The FAA is also planning several national test centers for this technology, and university officials say they will apply for one of those centers, along with partners in industry and other academic institutions. They plan to call it the OSU Unmanned Vehicle System Research Consortium.
"Oregon has perhaps the ideal geography in the nation in which to locate a test center," said Michael Wing, an OSU assistant professor of forest engineering and expert in remote sensing.
"Within about 100 miles, you can go from the Pacific Ocean to seashore dunes, coastal mountains, agricultural valleys, rivers, urban areas, many types of forest, volcanoes, lava fields, alpine peaks, canyons and high sagebrush desert," Wing said.
"The local ecology and climate can change radically within a few miles. There's almost no place else in the nation with such a wide variety of terrain in which to conveniently test and perfect any type of remote sensing device."
OSU has already conducted its first FAA-sanctioned unmanned aircraft flight last fall over McDonald Forest near Corvallis, in cooperation with industrial partners n-Link and Prioria. It provided live video imagery of the university's research forest.
In the future, experts anticipate that these remote sensing devices might monitor environmental change, gauge forest health, or perhaps aid in forest fire fighting. They could improve agricultural management, detect and monitor the outbreak or spread of crop diseases, and improve fertilization and irrigation.

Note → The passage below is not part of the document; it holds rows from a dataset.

==> src/rtl/cache_set_assoc_multiword.sv <==
// N-way set-associative multiword instruction cache with its own refill FSM, true-LRU and saturating counters.
// Optional feature: define CACHE_FLUSH_EN to add the FLUSH input (invalidate all lines).
module cache_set_assoc_multiword #(
    parameter int ADDR_W          = 32,
    parameter int DATA_W          = 32,
    parameter int WORDS_PER_BLOCK = 2,
    parameter int SETS            = 4,
    parameter int WAYS            = 2,
    parameter int CNT_W           = 20
) (
    input  logic                              CLK,
    input  logic                              RESET,
    input  logic                              REQ,
`ifdef CACHE_FLUSH_EN
    input  logic                              FLUSH,
`endif
    input  logic [ADDR_W-1:0]                 PC,
    output logic                              HIT,
    output logic                              DATA_VALID,
    output logic [DATA_W-1:0]                 Data_Cache,
    output logic                              STALL,
    output logic                              MM_REQ,
    output logic [ADDR_W-1:0]                 MM_ADDR,
    input  logic                              MM_VALID,
    input  logic [DATA_W*WORDS_PER_BLOCK-1:0] MM_DATA,
    output logic [CNT_W-1:0]                  CNT_HIT,
    output logic [CNT_W-1:0]                  CNT_MISS
);
    localparam int OFF_W = $clog2(WORDS_PER_BLOCK);
    localparam int IDX_B = $clog2(SETS);
    localparam int IDX_W = (IDX_B > 0) ? IDX_B : 1;
    localparam int TAG_W = ADDR_W - 2 - OFF_W - IDX_B;
    localparam int AGE_W = (WAYS > 1) ? $clog2(WAYS) : 1;
    localparam int BLK_W = DATA_W * WORDS_PER_BLOCK;
    localparam logic [ADDR_W-1:0] ALIGN_MASK = {ADDR_W{1'b1}} << (2 + OFF_W);

    typedef enum logic [1:0] {S_IDLE = 2'd0, S_MISS = 2'd1, S_FILL = 2'd2} state_t;
    typedef logic [WAYS-1:0][AGE_W-1:0] age_row_t;
    typedef logic [WAYS-1:0][TAG_W-1:0] tag_row_t;
    typedef logic [WAYS-1:0][BLK_W-1:0] blk_row_t;

    state_t            state_q, state_d;
    logic [WAYS-1:0]   valid_q [SETS];
    logic [WAYS-1:0]   valid_d [SETS];
    tag_row_t          tag_q   [SETS];
    tag_row_t          tag_d   [SETS];
    blk_row_t          blk_q   [SETS];
    blk_row_t          blk_d   [SETS];
    age_row_t          age_q   [SETS];
    age_row_t          age_d   [SETS];
    logic [ADDR_W-1:0] pc_q, pc_d;
    logic [DATA_W-1:0] word_q, word_d;
    logic [CNT_W-1:0]  cnt_hit_q, cnt_hit_d, cnt_miss_q, cnt_miss_d;
    logic              flush_pend_q, flush_pend_d;

    logic [ADDR_W-1:0] lk_addr_s, sh_idx_s, sh_tag_s, sh_off_s;
    logic [IDX_W-1:0]  idx_s;
    logic [TAG_W-1:0]  tag_s;
    logic [OFF_W-1:0]  off_s;
    logic              hit_s, inv_s, flush_in_s, flush_now_s;
    logic [AGE_W-1:0]  hit_way_s, vict_way_s;
    logic [DATA_W-1:0] hit_word_s;

    // Ways younger than the touched way age by one; the touched way becomes MRU.
    function automatic age_row_t lru_touch(input age_row_t row, input logic [AGE_W-1:0] way);
        age_row_t r;
        r = row;
        for (int w = 0; w < WAYS; w++) begin
            if (row[w] < row[way]) r[w] = row[w] + AGE_W'(1);
        end
        r[way] = {AGE_W{1'b0}};
        return r;
    endfunction

    function automatic age_row_t lru_init();
        age_row_t r;
        for (int w = 0; w < WAYS; w++) r[w] = AGE_W'(w);
        return r;
    endfunction

    function automatic logic [CNT_W-1:0] sat_inc(input logic [CNT_W-1:0] c);
        if (&c) return c;
        else    return c + CNT_W'(1);
    endfunction

`ifdef CACHE_FLUSH_EN
    assign flush_in_s = FLUSH;
`else
    assign flush_in_s = 1'b0;
`endif
    assign flush_now_s = flush_in_s | flush_pend_q;

    // In IDLE the live PC is looked up; during refill the latched miss address is used.
    assign lk_addr_s = (state_q == S_IDLE) ? PC : pc_q;
    assign sh_off_s  = lk_addr_s >> 2;
    assign sh_idx_s  = lk_addr_s >> (2 + OFF_W);
    assign sh_tag_s  = lk_addr_s >> (2 + OFF_W + IDX_B);
    assign off_s     = sh_off_s[OFF_W-1:0];
    assign idx_s     = (SETS > 1) ? sh_idx_s[IDX_W-1:0] : {IDX_W{1'b0}};
    assign tag_s     = sh_tag_s[TAG_W-1:0];

    // Tag compare across ways plus victim choice: lowest invalid way, else the oldest.
    always_comb begin
        hit_s      = 1'b0;
        hit_way_s  = {AGE_W{1'b0}};
        inv_s      = 1'b0;
        vict_way_s = {AGE_W{1'b0}};
        for (int w = 0; w < WAYS; w++) begin
            if (valid_q[idx_s][w] && (tag_q[idx_s][w] == tag_s)) begin
                hit_s     = 1'b1;
                hit_way_s = AGE_W'(w);
            end else begin
            end
        end
        for (int w = WAYS - 1; w >= 0; w--) begin
            if (!valid_q[idx_s][w]) begin
                inv_s      = 1'b1;
                vict_way_s = AGE_W'(w);
            end else begin
            end
        end
        if (!inv_s) begin
            for (int w = 0; w < WAYS; w++) begin
                if (age_q[idx_s][w] == AGE_W'(WAYS - 1)) vict_way_s = AGE_W'(w);
                else vict_way_s = vict_way_s;
            end
        end else begin
        end
        hit_word_s = blk_q[idx_s][hit_way_s][off_s*DATA_W +: DATA_W];
    end

    // Next-state logic for the refill FSM, line arrays, LRU and counters.
    always_comb begin
        state_d      = state_q;
        valid_d      = valid_q;
        tag_d        = tag_q;
        blk_d        = blk_q;
        age_d        = age_q;
        pc_d         = pc_q;
        word_d       = word_q;
        cnt_hit_d    = cnt_hit_q;
        cnt_miss_d   = cnt_miss_q;
        flush_pend_d = flush_pend_q;
        case (state_q)
            S_IDLE: begin
                if (flush_now_s) begin
                    for (int s = 0; s < SETS; s++) begin
                        valid_d[s] = {WAYS{1'b0}};
                        age_d[s]   = lru_init();
                    end
                    flush_pend_d = 1'b0;
                end else if (REQ) begin
                    if (hit_s) begin
                        cnt_hit_d    = sat_inc(cnt_hit_q);
                        age_d[idx_s] = lru_touch(age_q[idx_s], hit_way_s);
                    end else begin
                        pc_d       = PC;
                        cnt_miss_d = sat_inc(cnt_miss_q);
                        state_d    = S_MISS;
                    end
                end else begin
                end
            end
            S_MISS: begin
                if (flush_in_s) flush_pend_d = 1'b1;
                else flush_pend_d = flush_pend_q;
                if (MM_VALID) begin
                    valid_d[idx_s][vict_way_s] = 1'b1;
                    tag_d[idx_s][vict_way_s]   = tag_s;
                    blk_d[idx_s][vict_way_s]   = MM_DATA;
                    age_d[idx_s]               = lru_touch(age_q[idx_s], vict_way_s);
                    word_d                     = MM_DATA[off_s*DATA_W +: DATA_W];
                    state_d                    = S_FILL;
                end else begin
                end
            end
            S_FILL: begin
                if (flush_in_s) flush_pend_d = 1'b1;
                else flush_pend_d = flush_pend_q;
                state_d = S_IDLE;
            end
            default: state_d = S_IDLE;
        endcase
    end

    // State registers; reset invalidates every line and restores the LRU order.
    always_ff @(posedge CLK or negedge RESET) begin
        if (!RESET) begin
            state_q      <= S_IDLE;
            for (int s = 0; s < SETS; s++) begin
                valid_q[s] <= {WAYS{1'b0}};
                tag_q[s]   <= {(WAYS*TAG_W){1'b0}};
                blk_q[s]   <= {(WAYS*BLK_W){1'b0}};
                age_q[s]   <= lru_init();
            end
            pc_q         <= {ADDR_W{1'b0}};
            word_q       <= {DATA_W{1'b0}};
            cnt_hit_q    <= {CNT_W{1'b0}};
            cnt_miss_q   <= {CNT_W{1'b0}};
            flush_pend_q <= 1'b0;
        end else begin
            state_q      <= state_d;
            valid_q      <= valid_d;
            tag_q        <= tag_d;
            blk_q        <= blk_d;
            age_q        <= age_d;
            pc_q         <= pc_d;
            word_q       <= word_d;
            cnt_hit_q    <= cnt_hit_d;
            cnt_miss_q   <= cnt_miss_d;
            flush_pend_q <= flush_pend_d;
        end
    end

    // Fetch-side outputs; gated by RESET so a mid-refill reset drops STALL/MM_REQ at once.
    always_comb begin
        HIT        = 1'b0;
        DATA_VALID = 1'b0;
        Data_Cache = {DATA_W{1'b0}};
        STALL      = 1'b0;
        MM_REQ     = 1'b0;
        MM_ADDR    = {ADDR_W{1'b0}};
        if (RESET) begin
            case (state_q)
                S_IDLE: begin
                    if (REQ && !flush_now_s) begin
                        HIT        = hit_s;
                        DATA_VALID = hit_s;
                        Data_Cache = hit_s ? hit_word_s : {DATA_W{1'b0}};
                        STALL      = !hit_s;
                    end else begin
                    end
                end
                S_MISS: begin
                    STALL   = 1'b1;
                    MM_REQ  = 1'b1;
                    MM_ADDR = pc_q & ALIGN_MASK;
                end
                S_FILL: begin
                    DATA_VALID = 1'b1;
                    Data_Cache = word_q;
                end
                default: begin
                end
            endcase
        end else begin
        end
    end

    assign CNT_HIT  = cnt_hit_q;
    assign CNT_MISS = cnt_miss_q;

endmodule

==> config.mk <==
export PLATFORM = sky130hd
export DESIGN_NAME = cache_set_assoc_multiword
export DESIGN_NICKNAME = d
export VERILOG_FILES = /design/src/rtl/cache_set_assoc_multiword.sv
export SDC_FILE = /design/constraint.sdc
export NUM_CORES = 2
export LEC_CHECK = 0
export CAP_MARGIN = 30
export CORE_MARGIN = 2
export CORE_UTILIZATION = 47
export CTS_BUF_LIST = sky130_fd_sc_hd__clkbuf_16
export DETAILED_ROUTE_END_ITERATION = 6
export HOLD_SLACK_MARGIN = 0.08
export SLEW_MARGIN = 5
export SYNTH_ARGS = -nofsm -noshare
export SYNTH_HDL_FRONTEND = slang
export SYNTH_SLANG_ARGS = --single-unit
==> constraint.sdc <==
create_clock -name CLK -period 6.4 [get_ports CLK]
set_clock_uncertainty 0.1 [all_clocks]
set_input_delay 0.64 -clock CLK [delete_from_list [all_inputs] [get_ports CLK]]
set_output_delay 0.64 -clock CLK [all_outputs]
set_load 0.1 [all_outputs]
==> impl_metrics.tcl <==
set metrics [dict create \
    status "finished, final reports clean" \
    cap_violations 0 \
    place_area_um2 44000 \
    rows 107 \
    port_buffers 202 \
    dieArea_um2 87800 \
    rsz0062_at_grt "no" \
    synth_top_family_by_area "multiplexers" \
    grt_overflow 0 \
    nNetsFinal 3413 \
    instances_no_fill 4525 \
    synth_seq_cells 848 \
    num_vias 26800 \
    synth_area_um2 40100 \
    htree_levels 3 \
    worstSetupPathType "flip-flop to output pin" \
    tns_ns 0 \
    setup_viol 0 \
    p_leak_nw 20.9 \
    antenna_left 0 \
    synth.mux.area_fraction 0.288 \
    drt_iter0_markers 1784 \
    die_h_um 296 \
    required_ns 5.66 \
    routedWlPerCell_um 24.2 \
    final_cell_mix "843 x dfrtp_1, 544 x mux2_2, 263 x a21oi_1" \
    core_area_um2 84900 \
    grt_pass1_vias 28200 \
    max_freq_mhz 164 \
    routed_via_density 5.92 \
    min-delay-path-class "flip-flop to flip-flop" \
    yosys.area_share.simple 0.0689 \
    period_needed_ns 6.09 \
    synth-edff-count 0 \
    fin_crit_sh 0.951 \
    layout-drive-gt1-share 0.289 \
    io_pins 208 \
    ys_types 75 \
    syn_inst 3139 \
    cts_inserted_buffers 92 \
    clock_path_buffers 3 \
    synth_xor_area_frac 0.0142 \
    syn2layout_area_growth_pct 17.3 \
    critPathLaunchType "flip-flop" \
    hpwlAfterDp_um 66900 \
    worstSkewPairLatency_ns 0.64 \
    clk_pin_slew_ns 0.06 \
    hold_viol 0 \
    routabilityCongestion 0.932 \
    grtUsageTotal 0.251 \
    clkSinkCount 848 \
    tightest_slew_ns 0.981 \
    synth-adder-area-share 0.000623 \
    postSynth.asyncResetShare 1.00 \
    relSlewSlack 0.327 \
    drc_errors 0 \
    setup.worst_path.end_class "output pin" \
    dp.cells 4342 \
    syn_avg_cell_area_um2 12.8 \
    routed_wl_um 109000 \
    ys.warnings.count 0 \
    final_common_cell "dfrtp_1" \
    grt_max_degree 141 \
    synth_ff_type "dfrtp_1" \
    critical_path_arrival_ns 5.35 \
    synth-compound-area-share 0.0719 \
    cp_max_fo 32 \
    die_x_um 296 \
    final_max_slew_viol_count 0 \
    max-vdd-ir-drop_mv 0.332 \
    yosysSeqAreaShare 0.529 \
    cts-root-buf "clkbuf_16" \
    dr.pass1.iters 7 \
    antenna_found_initial 6 \
    power_density_nw_per_um2 491 \
    stdcell_area_um2 47100 \
    start_util 0.473 \
    cts_tree "built" \
    grt_first_pass_wirelength_um 169000 \
]
## metal layers
layer  GRT usage  vias up  wire [um]
met5           0        -         46
li1            -    11900          -
met4      0.0707        8       3280
met1       0.346    14000      48600
met2       0.411      708      52000
met3      0.0405      220       5470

Applications in law enforcement are possible, especially where officers are stretched thin by having to monitor huge and sometimes remote geographic areas. The lower cost of such technology might allow improved habitat monitoring for fish and wildlife surveys.
Historically, OSU has been a pioneer in many types of remote sensing.
Scientists have used NASA satellites to monitor marine phytoplankton, and the university is a leader of the Earth Observing System. It has extensive international programs in monitoring of climate and forest health.
Monitoring has been done of sea ice, glaciers, crop agriculture, ocean currents, coastal shore erosion and in fisheries. OSU scientists have developed new ways to use LIDAR to study earthquake faults and tsunami impacts.
And on the morning of May 18, 1980, OSU geographer Charles Rosenfeld was flying around Mount St. Helens, underneath a monstrous, mushroom-shaped cloud, within hours of its catastrophic eruption.
He helped with survivor search-and-rescue operations – while he also monitored ash flows, shattered timber and examined the mountain with side-looking airborne radar, even as it was self-destructing.
"There's almost no limit to the range of remote sensing applications that OSU has been involved in, and helped to develop, in the past," said Rob Holman, a professor in the OSU College of Earth, Oceanic and Atmospheric Sciences. "But the unprecedented access and local control offered by unmanned technology makes this a brand new game - this will be a great opportunity for both researchers and students.
"There's a lot of work to do, and it's exciting to be getting in on the ground floor of yet another new technology," he said.